Searching for a Thickness-Two 10-Chromatic Graph and

Discovering Other Treasures Along The Way

Ellen Gethner

Department of Computer Science

University of Colorado at Denver

How many times have you run into a math, physics, computer science, astronomy, biology or other problem that starts with the word Find. For example find a three-legged bowtruckle. Or find a Blast-Ended Screwt that is partial to Bertie Botts' Every Flavor Beans. Or find a non-abelian group of order four. Or find a simple undirected planar graph on 10 vertices with at least 35 edges. Or find six distinct Platonic Solids. Or find a galaxy that is 13 billion years old. Get the idea? I suppose you could Google your way to most any answer, but not for the following problem:

Find a 10-chromatic thickness-two graph.

Might an absent-minded professor have the answer buried in some long forgotten sheaf of notes? Or perhaps the elusive graph is tucked away in a file on a physicist's computer. Maybe the graph in question can be found in the night sky by a graph-theorist astronomer. Just what does the word Find mean for the problem at hand?
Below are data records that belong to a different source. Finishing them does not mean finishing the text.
===== config.mk =====
export PLATFORM = sky130hd
export DESIGN_NAME = dot_accum_stage_flat
export DESIGN_NICKNAME = d
export VERILOG_FILES = /design/src/rtl/dot_accum_stage_if.sv /design/src/rtl/dot_accum_stage.sv /design/src/flat_wrapper.sv
export SDC_FILE = /design/constraint.sdc
export NUM_CORES = 1
export LEC_CHECK = 0
export CORE_MARGIN = 3
export CORE_UTILIZATION = 38
export DETAILED_ROUTE_END_ITERATION = 8
export HOLD_SLACK_MARGIN = 0.08
export PLACE_DENSITY_LB_ADDON = 0.15
export RECOVER_POWER = 50
export SETUP_SLACK_MARGIN = 0.1
export SYNTH_ARGS = -nofsm -noshare
export SYNTH_HDL_FRONTEND = slang
export SYNTH_SLANG_ARGS = --single-unit

===== constraint.sdc =====
create_clock -name clk -period 2.9 [get_ports clk]
set_input_delay 0.29 -clock clk [delete_from_list [all_inputs] [get_ports clk]]
set_output_delay 0.29 -clock clk [all_outputs]
set_load 0.005 [all_outputs]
For the graph theory aficionados, here is more formal statement of the problem.

Abstract

A graph G is said to have thickness-t if the edges of G can be partitioned into t and no fewer planar graphs. For example, if G is planar, then G has thickness-one. For another example, with the help of Kuratowski's Theorem, it is easy to see that K5 has thickness at least two. Exercise: Show that K5 has thickness exactly two.
A longstanding open problem is the following:

What is the largest chromatic number of any thickness-two graph?

The largest chromatic number of any thickness-two graph is known to be one of 9, 10, 11, or 12. The 9 is due to exactly one published example of a 9-critical thickness-two graph found by Thom Sulanke in 1973 and was reported by Martin Gardner in 1980. The 12 is due to a straightforward argument that relies on Euler's Formula for planar graphs.
We introduce a catalogue of new small 9-critical thickness-two graphs, and a construction that generates infinitely many 9-critical thickness-two graphs, thus providing ballast to the 9, and providing a stepping stone to the search for a 10-chromatic thickness-two graph as well. In addition new families of thickness-two graphs will be defined, some of which have a known asymptotically sharp upper bound for the chromatic number.

The (re)search for the thickness-two 10-chromatic graph treasure hunt has many connections with the Smith College Math Department both past and present, and I will highlight those connections throughout the talk.